Roman Catholic prelate

Job from the kindred Záh (Záh nembeli Jób) was a Roman Catholic prelate in the Kingdom of Hungary in the 13th century. He was provost of the collegiate chapter of Székesfehérvár and vice-chancellor between 1251 and 1252, and bishop of Pécs from 1252 until his death in 1280 or 1281. He was involved in lasting conflict with the canons of his see, with the archbishops of Esztergom and with other prelates. Bishop Job was a partisan of the "junior king" Stephen V in the latter's conflict with the "senior king" Béla IV. Accordingly, Job reached the zenith of his influence in the period starting with the death of Béla IV, when he also held temporal offices in addition to his bishopric.

==Life==

===Early life===
Job was born in a distinguished family whose estates were located in the counties Nógrád and Gömör. His parents are unknown, but royal charters refer to his two brothers named Záh and Ladislaus. His nephew was the infamous assassin Felician Záh. Job was a popular name in the 13th-century Hungary, thus his early career cannot be reconstructed. When the first certain reference was made to him in 1247, he was already provost of the cathedral chapter in Bač, canon at the cathedral chapter of Zagreb and the head of the royal chapel. Job was styled "magister" which suggests that he had studied in an institution of higher education.

Prebendary to three ecclesiastical posts, quite unusual at that time, Job must have enjoyed a favored position in the royal court. King Béla IV of Hungary promoted Job to the provostship of the royal Székesfehérvár Chapter when the incumbent, Achilles from the kindred Hont-Pázmány was appointed bishop of Pécs in 1251. Vice-chancellorship was linked to his new position, thus Job became the head of the royal administration in the Kingdom of Hungary at the same time.

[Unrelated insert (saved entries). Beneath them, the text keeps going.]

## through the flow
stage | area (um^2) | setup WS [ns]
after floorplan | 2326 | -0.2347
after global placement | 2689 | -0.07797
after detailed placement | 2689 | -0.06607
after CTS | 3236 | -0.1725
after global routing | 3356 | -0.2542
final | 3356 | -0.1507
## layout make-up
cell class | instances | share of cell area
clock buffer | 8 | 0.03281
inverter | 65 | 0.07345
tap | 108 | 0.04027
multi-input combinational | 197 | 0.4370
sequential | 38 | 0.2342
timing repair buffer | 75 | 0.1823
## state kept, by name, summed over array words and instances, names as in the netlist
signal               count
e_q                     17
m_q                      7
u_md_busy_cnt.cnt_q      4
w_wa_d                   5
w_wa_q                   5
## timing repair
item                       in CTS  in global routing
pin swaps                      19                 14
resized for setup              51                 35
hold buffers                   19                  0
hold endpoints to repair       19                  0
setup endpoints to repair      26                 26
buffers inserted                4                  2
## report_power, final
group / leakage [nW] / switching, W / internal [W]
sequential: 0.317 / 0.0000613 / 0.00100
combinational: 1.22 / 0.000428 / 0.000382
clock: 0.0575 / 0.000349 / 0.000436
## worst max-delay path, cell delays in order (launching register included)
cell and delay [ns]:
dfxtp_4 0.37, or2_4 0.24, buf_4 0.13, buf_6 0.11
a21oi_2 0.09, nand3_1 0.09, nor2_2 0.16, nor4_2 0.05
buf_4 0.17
`src/rtl/adpll_lock_detector.sv`:
```
// ADPLL lock detector: qualifies phase-error samples, declares lock/unlock with hysteresis, sticky acquisition timeout; DCO range tracking under ADPLL_LOCK_DCO_RANGE_EN.
// Latency: every output is registered and reflects a sample on the clock edge after error_valid_i.
// Backpressure: none; a sample is consumed in the cycle its strobe is high and cannot be stalled.
module adpll_lock_detector #(
  parameter int ERROR_WIDTH    = 8,
  parameter int DCO_CC_WIDTH   = 5,
  parameter int LOCK_TOL       = 2,
  parameter int UNLOCK_TOL     = 4,
  parameter int LOCK_COUNT     = 16,
  parameter int UNLOCK_COUNT   = 4,
  parameter int CNT_WIDTH      = 8,
  parameter int TIMEOUT_CYCLES = 1000000,
  parameter int TIMER_WIDTH    = 20
) (
  input  logic                           fpga_clk_i,
  input  logic                           reset_i,
  input  logic                           enable_i,
  input  logic                           error_valid_i,
  input  logic signed [ERROR_WIDTH-1:0]  error_i,
  input  logic signed [DCO_CC_WIDTH-1:0] dco_cc_i,
  output logic                           locked_o,
  output logic [1:0]                     state_o,
  output logic                           lock_lost_o,
  output logic                           acq_timeout_o,
  output logic [CNT_WIDTH-1:0]           good_cnt_o,
  output logic signed [DCO_CC_WIDTH-1:0] dco_min_o,
  output logic signed [DCO_CC_WIDTH-1:0] dco_max_o
);

  typedef enum logic [1:0] {
    IDLE    = 2'd0,
    ACQUIRE = 2'd1,
    LOCKED  = 2'd2,
    HOLD    = 2'd3
  } state_t;

  localparam logic [ERROR_WIDTH-1:0] ERR_MIN     = {1'b1, {(ERROR_WIDTH-1){1'b0}}};
  localparam logic [ERROR_WIDTH-1:0] ERR_MAX     = {1'b0, {(ERROR_WIDTH-1){1'b1}}};
  localparam logic [ERROR_WIDTH-1:0] LOCK_TOL_W  = ERROR_WIDTH'(LOCK_TOL);
  localparam logic [ERROR_WIDTH-1:0] UNLOCK_TOL_W = ERROR_WIDTH'(UNLOCK_TOL);
  localparam logic [CNT_WIDTH-1:0]   LOCK_CNT_W  = CNT_WIDTH'(LOCK_COUNT);
  localparam logic [CNT_WIDTH-1:0]   LOCK_LAST   = CNT_WIDTH'(LOCK_COUNT - 1);
  localparam logic [CNT_WIDTH-1:0]   UNLOCK_LAST = CNT_WIDTH'(UNLOCK_COUNT - 1);
  localparam logic [TIMER_WIDTH-1:0] TIMER_LAST  = TIMER_WIDTH'(TIMEOUT_CYCLES - 1);

  state_t                  state_q, state_d;
  logic [CNT_WIDTH-1:0]    good_cnt_q, good_cnt_d;
  logic [CNT_WIDTH-1:0]    miss_cnt_q, miss_cnt_d;
  logic [TIMER_WIDTH-1:0]  timer_q, timer_d;
  logic                    acq_timeout_q, acq_timeout_d;
  logic                    locked_q, locked_d;
  logic                    lock_lost_q, lock_lost_d;
  logic [ERROR_WIDTH-1:0]  abs_err;
  logic                    good_sample;
  logic                    miss_sample;

  // The most-negative code has no positive twin, so it saturates.
  always_comb begin
    abs_err = error_i;
    if (error_i[ERROR_WIDTH-1]) begin
      if (error_i == ERR_MIN) abs_err = ERR_MAX;
      else                    abs_err = -error_i;
    end
  end

  assign good_sample = error_valid_i && (abs_err <= LOCK_TOL_W);
  assign miss_sample = error_valid_i && (abs_err >  UNLOCK_TOL_W);

  always_ff @(posedge fpga_clk_i) begin
    if (!reset_i) begin
      state_q       <= IDLE;
      good_cnt_q    <= '0;
      miss_cnt_q    <= '0;
      timer_q       <= '0;
      acq_timeout_q <= 1'b0;
      locked_q      <= 1'b0;
      lock_lost_q   <= 1'b0;
    end else begin
      state_q       <= state_d;
      good_cnt_q    <= good_cnt_d;
      miss_cnt_q    <= miss_cnt_d;
      timer_q       <= timer_d;
      acq_timeout_q <= acq_timeout_d;
      locked_q      <= locked_d;
      lock_lost_q   <= lock_lost_d;
    end
  end

  always_comb begin
    state_d       = state_q;
    good_cnt_d    = good_cnt_q;
    miss_cnt_d    = miss_cnt_q;
    timer_d       = timer_q;
    acq_timeout_d = acq_timeout_q;
    if (!enable_i) begin
      state_d       = IDLE;
      good_cnt_d    = '0;
      miss_cnt_d    = '0;
      timer_d       = '0;
      acq_timeout_d = 1'b0;
    end else begin
      case (state_q)
        IDLE: begin
          state_d       = ACQUIRE;
          good_cnt_d    = '0;
          miss_cnt_d    = '0;
          timer_d       = '0;
          acq_timeout_d = 1'b0;
        end
        ACQUIRE: begin
          if (timer_q != TIMER_LAST) timer_d = timer_q + 1'b1;
          if (timer_d == TIMER_LAST) acq_timeout_d = 1'b1;
          if (good_sample) begin
            if (good_cnt_q >= LOCK_LAST) begin
              good_cnt_d = LOCK_CNT_W;
              state_d    = LOCKED;
            end else begin
              good_cnt_d = good_cnt_q + 1'b1;
            end
          end else if (error_valid_i) begin
            good_cnt_d = '0;
          end
        end
        LOCKED: begin
          if (miss_sample) begin
            if (UNLOCK_COUNT == 1) begin
              state_d       = ACQUIRE;
              good_cnt_d    = '0;
              miss_cnt_d    = '0;
              timer_d       = '0;
              acq_timeout_d = 1'b0;
            end else begin
              state_d    = HOLD;
              miss_cnt_d = {{(CNT_WIDTH-1){1'b0}}, 1'b1};
            end
          end
        end
        HOLD: begin
          if (miss_sample) begin
            if (miss_cnt_q >= UNLOCK_LAST) begin
              state_d       = ACQUIRE;
              good_cnt_d    = '0;
              miss_cnt_d    = '0;
              timer_d       = '0;
              acq_timeout_d = 1'b0;
            end else begin
              miss_cnt_d = miss_cnt_q + 1'b1;
            end
          end else if (error_valid_i) begin
            state_d    = LOCKED;
            miss_cnt_d = '0;
          end
        end
        default: state_d = IDLE;
      endcase
    end
  end

  // Lock loss is any LOCKED/HOLD -> ACQUIRE move; disable goes to IDLE and never pulses.
  always_comb begin
    locked_d    = (state_d == LOCKED) || (state_d == HOLD);
    lock_lost_d = ((state_q == LOCKED) || (state_q == HOLD)) && (state_d == ACQUIRE);
  end

  assign state_o       = state_q;
  assign locked_o      = locked_q;
  assign lock_lost_o   = lock_lost_q;
  assign acq_timeout_o = acq_timeout_q;
  assign good_cnt_o    = good_cnt_q;

`ifdef ADPLL_LOCK_DCO_RANGE_EN
  logic signed [DCO_CC_WIDTH-1:0] dco_min_q, dco_max_q;

  always_ff @(posedge fpga_clk_i) begin
    if (!reset_i || (state_d == IDLE)) begin
      dco_min_q <= '0;
      dco_max_q <= '0;
    end else if ((state_q == ACQUIRE) && (state_d == LOCKED)) begin
      dco_min_q <= dco_cc_i;
      dco_max_q <= dco_cc_i;
    end else if ((state_q == LOCKED) || (state_q == HOLD)) begin
      if (dco_cc_i < dco_min_q) dco_min_q <= dco_cc_i;
      if (dco_cc_i > dco_max_q) dco_max_q <= dco_cc_i;
    end
  end

  assign dco_min_o = dco_min_q;
  assign dco_max_o = dco_max_q;
`else
  logic unused_dco;
  assign unused_dco = ^dco_cc_i;
  assign dco_min_o  = '0;
  assign dco_max_o  = '0;
`endif

endmodule

```
===== src/rtl/uart_cmd_parser.sv =====
// Parses ASCII register-write commands of the form "R<0-3>:<hex>\r" from a UART
// byte stream and emits a one-cycle write strobe with address and data.
module uart_cmd_parser #(
    parameter int DP_WIDTH = 16,
    parameter int NUM_NIB  = DP_WIDTH / 4
) (
    input  logic                clk,
    input  logic                rst,
    input  logic [7:0]          i_rx_data,
    input  logic                i_rx_valid,
    output logic [1:0]          o_wr_addr,
    output logic [DP_WIDTH-1:0] o_wr_data,
    output logic                o_wr_stb,
    output logic                o_err,
    output logic                o_busy
);

    localparam int CW = $clog2(NUM_NIB + 1);

    typedef enum logic [2:0] {IDLE, REG, COLON, NIB, ERR} state_t;

    state_t              state;
    logic [1:0]          addr_q;
    logic [DP_WIDTH-1:0] acc;
    logic [CW-1:0]       count;

    logic       is_hex;
    logic       is_eol;
    logic       is_r;
    logic       is_reg_digit;
    logic [3:0] nib;

    always_comb begin
        is_hex = 1'b1;
        nib    = 4'd0;
        if (i_rx_data >= 8'h30 && i_rx_data <= 8'h39)
            nib = i_rx_data[3:0];
        else if ((i_rx_data >= 8'h41 && i_rx_data <= 8'h46) ||
                 (i_rx_data >= 8'h61 && i_rx_data <= 8'h66))
            nib = i_rx_data[3:0] + 4'd9;
        else
            is_hex = 1'b0;
    end

    assign is_eol       = (i_rx_data == 8'h0D) || (i_rx_data == 8'h0A);
    assign is_r         = (i_rx_data == 8'h52) || (i_rx_data == 8'h72);
    assign is_reg_digit = (i_rx_data >= 8'h30) && (i_rx_data <= 8'h33);

    assign o_busy = (state != IDLE);

    always_ff @(posedge clk) begin
        if (rst) begin
            state     <= IDLE;
            addr_q    <= 2'd0;
            acc       <= '0;
            count     <= '0;
            o_wr_addr <= 2'd0;
            o_wr_data <= '0;
            o_wr_stb  <= 1'b0;
            o_err     <= 1'b0;
        end else begin
            o_wr_stb <= 1'b0;
            o_err    <= 1'b0;
            if (i_rx_valid) begin
                case (state)
                    IDLE: begin
                        if (is_r) begin
                            state <= REG;
                            acc   <= '0;
                            count <= '0;
                        end else if (!is_eol) begin
                            state <= ERR;
                            o_err <= 1'b1;
                        end
                    end
                    REG: begin
                        if (is_reg_digit) begin
                            state  <= COLON;
                            addr_q <= i_rx_data[1:0];
                        end else begin
                            state <= ERR;
                            o_err <= 1'b1;
                        end
                    end
                    COLON: begin
                        if (i_rx_data == 8'h3A) begin
                            state <= NIB;
                        end else begin
                            state <= ERR;
                            o_err <= 1'b1;
                        end
                    end
                    NIB: begin
                        if (is_hex && count != CW'(NUM_NIB)) begin
                            acc   <= {acc[DP_WIDTH-5:0], nib};
                            count <= count + 1'b1;
                        end else if (is_eol && count != '0) begin
                            state     <= IDLE;
                            o_wr_stb  <= 1'b1;
                            o_wr_addr <= addr_q;
                            o_wr_data <= acc;
                        end else if (is_eol) begin
                            state <= IDLE;
                            o_err <= 1'b1;
                        end else begin
                            // overlong field or a non-hex byte
                            state <= ERR;
                            o_err <= 1'b1;
                        end
                    end
                    ERR: begin
                        if (is_eol)
                            state <= IDLE;
                    end
                    default: state <= IDLE;
                endcase
            end
        end
    end

endmodule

===First years in the bishopric===
When Bishop Achilles died in the first months of 1252, the canons of the cathedral chapter of Pécs elected Job their bishop upon King Béla IV's recommendation. Job soon denied the payment of the allowance of 200 marks of silver which was due to Bartholomew le Gros, a former bishop of Pécs who in his turn submitted an official complaint against Job at the Holy See. Now Job sent two canons of his cathedral to Pope Innocent IV. He applied to the pope for the permission to get a mortgage, referring to the difficult financial position of his diocese. Although the pope permitted a mortgage of 15 Venetian marks of gold, Bishop Job sent back his canons to achieve an increase. Finally he was authorized to get a mortgage of 19 marks of gold in 1253, and at the same time the allowance payable to his predecessor was decreased to 100 marks of silver. Bishop Job needed the significant amount of money for the building of a fortress in Pécs, which began around 1255.

===Years of conflicts===
Some members of his cathedral chapter criticized him for mortgaging the properties of the bishopric and turned first to the archbishop of Esztergom, next to the Holy See in 1259. However, Job deprived his opponents from their prebends in the cathedral chapter. According to a royal charter of 1331, Job was also involved into a conflict with the collegiate chapter of Požega where he attempted to fill the vacancies in order to strengthen his influence over the influential ecclesiastic institution of his diocese. Job maintained a close relationship with Cardinal Stephen Báncsa whose relatives and followers one after another received prebends in the chapters of the diocese of Pécs.

His envoys at the council of 1263 of the clerics of the ecclesiastical province of Esztergom declared that the bishops of Pécs were not only entitled to wear the archbispocal vestment of pallium, but were also independent of the see of Esztergom. Thereafter, the archbishops of Esztergom regarded him as being excommunicated for ignoring their authority. Bishop Job was soon involved in a conflict with the Benedictine Somogyvár Abbey as well. Upon his order, the abbot of Somogyvár was arrested and imprisoned.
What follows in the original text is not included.